- Available data:
File: src/rtl/mfu_drain.sv
// Captures a packed accumulator vector and drains it lane by lane over a
// valid/ready stream, lane 0 first.
module mfu_drain
  import mfu_pkg::*;
#(
  parameter int SUM_W = 128,
  parameter int OUT_W = 20
) (
  input  logic             clk,
  input  logic             nrst,
  input  logic [SUM_W-1:0] sum,
  input  logic [1:0]       mode,
  input  logic             start,
  output logic             start_ready,
  output logic [OUT_W-1:0] out_data,
  output logic [3:0]       out_lane,
  output logic             out_last,
  output logic             out_valid,
  input  logic             out_ready,
  output logic             err
);

  state_t           state, nxt;
  logic [SUM_W-1:0] sum_q;
  logic [1:0]       mode_q;
  logic [3:0]       lane_q;
  logic             err_q;
  logic             accept, err_set, hs, is_last;
  logic [OUT_W-1:0] word;

  assign is_last = (lane_q == last_lane(mode_q));

  // State register.
  always_ff @(posedge clk) begin
    if (!nrst) state <= S_IDLE;
    else       state <= nxt;
  end

  // Next state plus capture/handshake strobes; live inputs only matter in IDLE.
  always_comb begin
    nxt     = state;
    accept  = 1'b0;
    err_set = 1'b0;
    hs      = 1'b0;
    case (state)
      S_IDLE: begin
        if (start) begin
          if (mode == MODE_INV) begin
            err_set = 1'b1;
          end else begin
            accept = 1'b1;
            nxt    = S_SEND;
          end
        end
      end
      S_SEND: begin
        if (out_ready) begin
          hs = 1'b1;
          if (is_last) nxt = S_IDLE;
        end
      end
      default: nxt = S_IDLE;
    endcase
  end

  // Capture registers, lane counter and the registered error pulse.
  always_ff @(posedge clk) begin
    if (!nrst) begin
      sum_q  <= '0;
      mode_q <= MODE_INV;
      lane_q <= '0;
      err_q  <= 1'b0;
    end else begin
      err_q <= err_set;
      if (accept) begin
        sum_q  <= sum;
        mode_q <= mode;
        lane_q <= '0;
      end else if (hs) begin
        // Wrap to 0 on the last beat so out_lane idles at 0.
        lane_q <= is_last ? 4'd0 : lane_q + 4'd1;
      end
    end
  end

  mfu_lane_sel #(.SUM_W(SUM_W), .OUT_W(OUT_W)) u_sel (
    .sum  (sum_q),
    .mode (mode_q),
    .lane (lane_q),
    .word (word)
  );

  assign out_valid   = (state == S_SEND);
  assign start_ready = (state == S_IDLE);
  assign out_lane    = lane_q;
  assign out_last    = out_valid && is_last;
  assign out_data    = out_valid ? word : '0;
  assign err         = err_q;

endmodule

- Requirement: Go through the records line by line and count those containing the string "word". Give only the total.

- Task response: 3